Sibert responded with filing a bullying and harassment report and investigation with the district shortly after. She provided her daughter’s journal that detailed how her male classmates called her a “b***,” said she was "ugly" and "slut-shamed” her, according to the lawsuit.
While the report required the district to reach out within 10 days, Sibert said it did not. Instead, Sibert went to the district administration and asked how the district planned to protect her child. The district had no information for her, so administrators contacted Lamberton, the suit says.
Meanwhile, the child kept stating that other students physically and verbally harassed her in class and “targeted her for inappropriate sexual jokes and questions,” the lawsuit said. Things got worse when the child came home with a bruise after a student pulled hair out of her head, the lawsuit said. Sibert took her issue to the district considering Alexander told her to leave the last time she went to the school, the lawsuit said.
Another day, the school nurse allegedly called Sibert, informing her that the girl had been scratched in the face with scissors.
While Redmond said the school would take care of things, that same night Sibert said the child cried in the bathtub “saying she wished she was dead instead of alive. She said a boy spoke to her about rape in school,” the complaint read. The child said she also relayed the comment to a teacher.
After the child pleaded to not have to go to school, Sibert reached out to Goldberg and told her the girl wouldn’t be in school that day. Goldberg seemed surprised and said the girl was usually cheerful, not the sad and distraught child Sibert had described, the lawsuit said.
Goldberg then reached out to the teacher, who denied knowing about the girl’s experience, the lawsuit said. This all occurred five months after Sibert filed the bullying report.
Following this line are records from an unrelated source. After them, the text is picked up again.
This is an optimization exercise on Yosys and OpenROAD, whose aim is small area, a short achievable clock period and few clock cycles per item, not a production implementation. No run shown here included a check of the RTL's function; only the layout flow was run. No activity file was given, so power comes from the tool's default toggle rates.

==> flow/flow/run.sh <==
#!/bin/bash
# The standard layout, with two changes to how the cells are sized:
#  - the port buffers are made from the smallest buffer cell (buf_1);
#  - after floorplan, every combinational cell is set to the smallest drive
#    strength of its footprint, so that the later timing repair sizes up
#    only what the timing needs.
# Each tool's output goes to a log of its own in the work folder.
set -euo pipefail
cd "$(dirname "$0")/.."
W=$PWD
R=$W/orfs/results/${FLOW_PLATFORM:-sky130hd}/dtl_hdr_codec/base
PB="BUFFER_PORTS_ARGS=-buffer_cell sky130_fd_sc_hd__buf_1"
bash standard.sh "$PB" floorplan > flow_make_floorplan.log 2>&1
RESULTS=$R openroad -no_init -exit flow/downsize.tcl > flow_downsize.log 2>&1
bash standard.sh "$PB" finish > flow_make_finish.log 2>&1
==> flow/flow/downsize.tcl <==
# Set every combinational cell of 2_floorplan.odb to the smallest drive
# strength (_1) of its footprint. Registers, clock cells and tie cells stay.
set lib $::env(FLOW_HOME)/platforms/sky130hd/lib/sky130_fd_sc_hd__tt_025C_1v80.lib
read_liberty $lib
read_db $::env(RESULTS)/2_floorplan.odb
set db [ord::get_db]
set n 0
foreach inst [[ord::get_db_block] getInsts] {
  set m [[$inst getMaster] getName]
  if {![regexp {^(sky130_fd_sc_hd__[a-z0-9]+)_([0-9]+)$} $m -> base size]} { continue }
  if {$size == 1} { continue }
  if {[regexp {__(df|sdf|edf|dl|clk|conb|tap|fill|decap|diode|probe|lpflow)} $base]} { continue }
  set target ${base}_1
  set tm [$db findMaster $target]
  if {$tm == "NULL" || $tm == ""} { continue }
  puts "downsize [$inst getName] $m -> $target"
  $inst swapMaster $tm
  incr n
}
puts "downsized $n cells"
write_db $::env(RESULTS)/2_floorplan.odb
==> flow/standard.sh <==
#!/bin/bash
# synth_recipe.tcl (not shown) runs the flow's synth.tcl, then flattens the netlist and writes it again
# the make line also repeats each setting of config.mk as NAME=value (left out here)
make -C /OpenROAD-flow-scripts/flow DESIGN_CONFIG=/design/flow/config.mk WORK_HOME=/design/flow/orfs CLKGATE_MAP_FILE= SYNTH_SCRIPT=/design/flow/synth_recipe.tcl "${@:-finish}"
==> flow/config.mk <==
export PLATFORM = sky130hd
export DESIGN_NAME = dtl_hdr_codec
export DESIGN_NICKNAME = dtl_hdr_codec
export VERILOG_FILES = /design/flow/design.v
export SDC_FILE = /design/flow/constraint.sdc
export NUM_CORES = 4
export LEC_CHECK = 0
export CAP_MARGIN = 20
export CORE_AREA = 10 10 290 290
export DIE_AREA = 0 0 300 300
export SETUP_SLACK_MARGIN = 2.9
export SLEW_MARGIN = 20
export SYNTH_HIERARCHICAL = 1
export SYNTH_MINIMUM_KEEP_SIZE = 0
export TNS_END_PERCENT = 100
==> flow/constraint.sdc <==
create_clock -name core_clock -period 5.0 [get_ports {clk}]
set_input_delay 1.0000 -clock core_clock [delete_from_list [all_inputs] [get_ports {clk}]]
set_output_delay 1.0000 -clock core_clock [all_outputs]
set_load 0.01 [all_outputs]
This design comes from an exercise in tuning for small area, a short achievable clock period and few clock cycles on the open sky130 flow, not from production work. Function not checked in this run: the RTL went through the layout flow alone. No activity file was given, so power comes from the tool's default toggle rates.

### flow/run.sh
#!/bin/bash
# synth_recipe.tcl (not shown) runs the flow's synth.tcl, then flattens the netlist and writes it again
# the make line also repeats each setting of config.mk as NAME=value (left out here)
make -C /OpenROAD-flow-scripts/flow DESIGN_CONFIG=/design/flow/config.mk WORK_HOME=/design/flow/orfs CLKGATE_MAP_FILE= SYNTH_SCRIPT=/design/flow/synth_recipe.tcl finish
### flow/config.mk
export PLATFORM = sky130hd
export DESIGN_NAME = rx_framer
export DESIGN_NICKNAME = rx_framer
export VERILOG_FILES = /design/flow/design.v
export SDC_FILE = /design/flow/constraint.sdc
export NUM_CORES = 4
export LEC_CHECK = 0
export CAP_MARGIN = 20
export CORE_MARGIN = 2
export CORE_UTILIZATION = 22
export SLEW_MARGIN = 20
### flow/constraint.sdc
create_clock -name core_clock -period 10.0 [get_ports {clk}]
set_input_delay 2.0000 -clock core_clock [delete_from_list [all_inputs] [get_ports {clk}]]
set_output_delay 2.0000 -clock core_clock [all_outputs]
set_load 0.01 [all_outputs]
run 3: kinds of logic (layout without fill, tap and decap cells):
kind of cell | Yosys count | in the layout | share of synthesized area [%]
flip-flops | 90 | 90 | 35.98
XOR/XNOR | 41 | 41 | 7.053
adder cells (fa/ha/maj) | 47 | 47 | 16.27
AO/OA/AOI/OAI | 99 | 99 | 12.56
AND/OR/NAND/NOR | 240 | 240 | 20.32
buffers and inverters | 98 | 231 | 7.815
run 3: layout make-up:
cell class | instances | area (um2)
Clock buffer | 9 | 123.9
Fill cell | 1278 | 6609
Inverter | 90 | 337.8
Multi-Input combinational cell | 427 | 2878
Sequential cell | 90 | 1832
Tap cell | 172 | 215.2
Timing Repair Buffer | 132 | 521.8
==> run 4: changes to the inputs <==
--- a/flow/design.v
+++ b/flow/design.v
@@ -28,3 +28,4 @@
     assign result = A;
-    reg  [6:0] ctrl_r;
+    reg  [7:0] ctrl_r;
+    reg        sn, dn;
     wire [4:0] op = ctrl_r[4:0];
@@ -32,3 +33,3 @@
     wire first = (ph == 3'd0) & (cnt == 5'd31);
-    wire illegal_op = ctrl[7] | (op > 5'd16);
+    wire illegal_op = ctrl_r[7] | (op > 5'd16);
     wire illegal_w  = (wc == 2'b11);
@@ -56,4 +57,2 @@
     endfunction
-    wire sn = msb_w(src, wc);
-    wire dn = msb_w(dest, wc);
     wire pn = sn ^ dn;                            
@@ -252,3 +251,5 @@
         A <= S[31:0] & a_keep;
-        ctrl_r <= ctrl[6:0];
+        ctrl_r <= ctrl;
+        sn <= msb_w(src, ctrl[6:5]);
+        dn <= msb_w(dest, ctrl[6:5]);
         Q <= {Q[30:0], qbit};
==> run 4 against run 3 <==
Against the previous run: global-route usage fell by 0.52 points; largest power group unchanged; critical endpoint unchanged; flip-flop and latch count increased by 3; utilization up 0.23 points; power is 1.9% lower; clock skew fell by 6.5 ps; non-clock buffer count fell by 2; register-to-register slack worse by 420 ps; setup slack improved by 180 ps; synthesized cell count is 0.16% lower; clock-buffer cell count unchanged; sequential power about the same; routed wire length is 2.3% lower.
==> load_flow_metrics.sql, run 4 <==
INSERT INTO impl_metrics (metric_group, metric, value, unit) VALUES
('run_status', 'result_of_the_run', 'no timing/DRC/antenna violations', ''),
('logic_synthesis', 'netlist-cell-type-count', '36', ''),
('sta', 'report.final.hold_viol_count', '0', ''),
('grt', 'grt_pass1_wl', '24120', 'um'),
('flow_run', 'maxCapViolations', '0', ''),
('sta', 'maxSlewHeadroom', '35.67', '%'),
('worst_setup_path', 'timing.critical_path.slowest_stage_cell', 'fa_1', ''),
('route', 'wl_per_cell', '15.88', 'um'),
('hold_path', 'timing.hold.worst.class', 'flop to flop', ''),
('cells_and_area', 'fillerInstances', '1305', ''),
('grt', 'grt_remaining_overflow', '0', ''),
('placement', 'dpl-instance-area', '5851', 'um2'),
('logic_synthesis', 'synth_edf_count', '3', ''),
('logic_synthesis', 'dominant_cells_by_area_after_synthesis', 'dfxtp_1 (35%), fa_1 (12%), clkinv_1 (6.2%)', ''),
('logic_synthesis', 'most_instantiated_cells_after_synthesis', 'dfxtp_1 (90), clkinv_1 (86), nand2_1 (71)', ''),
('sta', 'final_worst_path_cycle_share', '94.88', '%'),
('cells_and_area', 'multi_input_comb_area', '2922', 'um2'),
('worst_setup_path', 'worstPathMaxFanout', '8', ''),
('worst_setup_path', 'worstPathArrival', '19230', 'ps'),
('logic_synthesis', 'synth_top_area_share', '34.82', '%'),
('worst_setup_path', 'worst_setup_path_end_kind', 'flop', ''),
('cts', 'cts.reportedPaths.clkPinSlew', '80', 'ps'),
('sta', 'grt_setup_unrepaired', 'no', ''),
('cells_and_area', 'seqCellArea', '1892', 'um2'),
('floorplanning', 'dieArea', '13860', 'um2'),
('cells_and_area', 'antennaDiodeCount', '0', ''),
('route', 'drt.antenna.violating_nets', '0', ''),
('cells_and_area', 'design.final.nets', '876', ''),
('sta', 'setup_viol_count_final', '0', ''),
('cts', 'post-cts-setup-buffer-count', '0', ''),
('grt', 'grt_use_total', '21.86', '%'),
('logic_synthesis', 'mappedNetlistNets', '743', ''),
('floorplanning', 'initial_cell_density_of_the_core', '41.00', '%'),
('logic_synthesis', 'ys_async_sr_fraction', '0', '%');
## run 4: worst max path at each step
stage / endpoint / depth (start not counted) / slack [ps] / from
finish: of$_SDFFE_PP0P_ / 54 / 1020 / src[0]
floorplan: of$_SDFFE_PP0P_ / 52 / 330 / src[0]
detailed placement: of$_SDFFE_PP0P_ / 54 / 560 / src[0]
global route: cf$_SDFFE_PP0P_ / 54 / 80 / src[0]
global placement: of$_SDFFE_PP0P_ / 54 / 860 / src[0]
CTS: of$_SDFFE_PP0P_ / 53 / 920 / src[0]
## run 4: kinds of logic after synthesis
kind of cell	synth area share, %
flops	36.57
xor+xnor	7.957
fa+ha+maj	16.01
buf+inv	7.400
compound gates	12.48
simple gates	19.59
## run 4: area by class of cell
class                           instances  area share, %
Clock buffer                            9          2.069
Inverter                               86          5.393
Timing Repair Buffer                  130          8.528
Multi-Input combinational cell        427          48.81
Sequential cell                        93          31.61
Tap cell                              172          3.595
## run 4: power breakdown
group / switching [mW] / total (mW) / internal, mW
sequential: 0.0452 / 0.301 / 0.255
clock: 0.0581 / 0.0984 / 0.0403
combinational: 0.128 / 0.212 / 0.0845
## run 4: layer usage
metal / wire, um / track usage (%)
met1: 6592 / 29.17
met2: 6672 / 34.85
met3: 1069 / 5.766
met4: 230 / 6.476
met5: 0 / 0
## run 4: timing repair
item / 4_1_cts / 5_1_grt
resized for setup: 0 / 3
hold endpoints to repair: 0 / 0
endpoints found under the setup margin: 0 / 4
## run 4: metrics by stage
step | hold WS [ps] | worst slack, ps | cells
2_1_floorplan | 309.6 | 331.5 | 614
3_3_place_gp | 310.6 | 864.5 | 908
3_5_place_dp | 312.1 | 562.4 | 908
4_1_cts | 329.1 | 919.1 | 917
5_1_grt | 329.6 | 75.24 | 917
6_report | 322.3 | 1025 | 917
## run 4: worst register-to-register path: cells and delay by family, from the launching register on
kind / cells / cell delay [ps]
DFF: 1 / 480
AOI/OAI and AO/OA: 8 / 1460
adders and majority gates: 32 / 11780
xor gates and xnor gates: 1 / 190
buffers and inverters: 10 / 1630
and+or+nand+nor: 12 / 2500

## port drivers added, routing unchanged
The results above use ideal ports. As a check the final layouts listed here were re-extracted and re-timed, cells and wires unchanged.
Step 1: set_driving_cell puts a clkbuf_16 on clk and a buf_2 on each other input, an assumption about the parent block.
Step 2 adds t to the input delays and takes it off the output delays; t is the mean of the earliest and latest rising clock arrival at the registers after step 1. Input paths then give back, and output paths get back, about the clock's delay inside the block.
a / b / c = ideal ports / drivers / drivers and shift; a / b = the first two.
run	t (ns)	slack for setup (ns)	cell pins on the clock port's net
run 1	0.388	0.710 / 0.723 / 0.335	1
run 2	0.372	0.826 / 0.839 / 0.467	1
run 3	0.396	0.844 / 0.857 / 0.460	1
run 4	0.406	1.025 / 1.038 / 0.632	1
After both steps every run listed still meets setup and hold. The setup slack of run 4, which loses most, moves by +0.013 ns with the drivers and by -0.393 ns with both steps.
Then, Sibert found that the child took inappropriate pictures and sent them to an older man, the lawsuit said. She worried that her conduct was a result of how she was being treated in school. Sibert filed a police report and pulled the child from the school and enrolled her in another school in the district. Still, Sibert said, since her experience at Lamberton, the child is depressed and aggressive and had to undergo therapy.
Sibert accused the district of fostering a hostile environment, sexual harassment and discrimination; all defendants for allegedly violating the 14th Amendment and failing to provide a substantive due process; and Alexander, Goldberg and Redmond in their individual capacities for negligent infliction of emotional distress.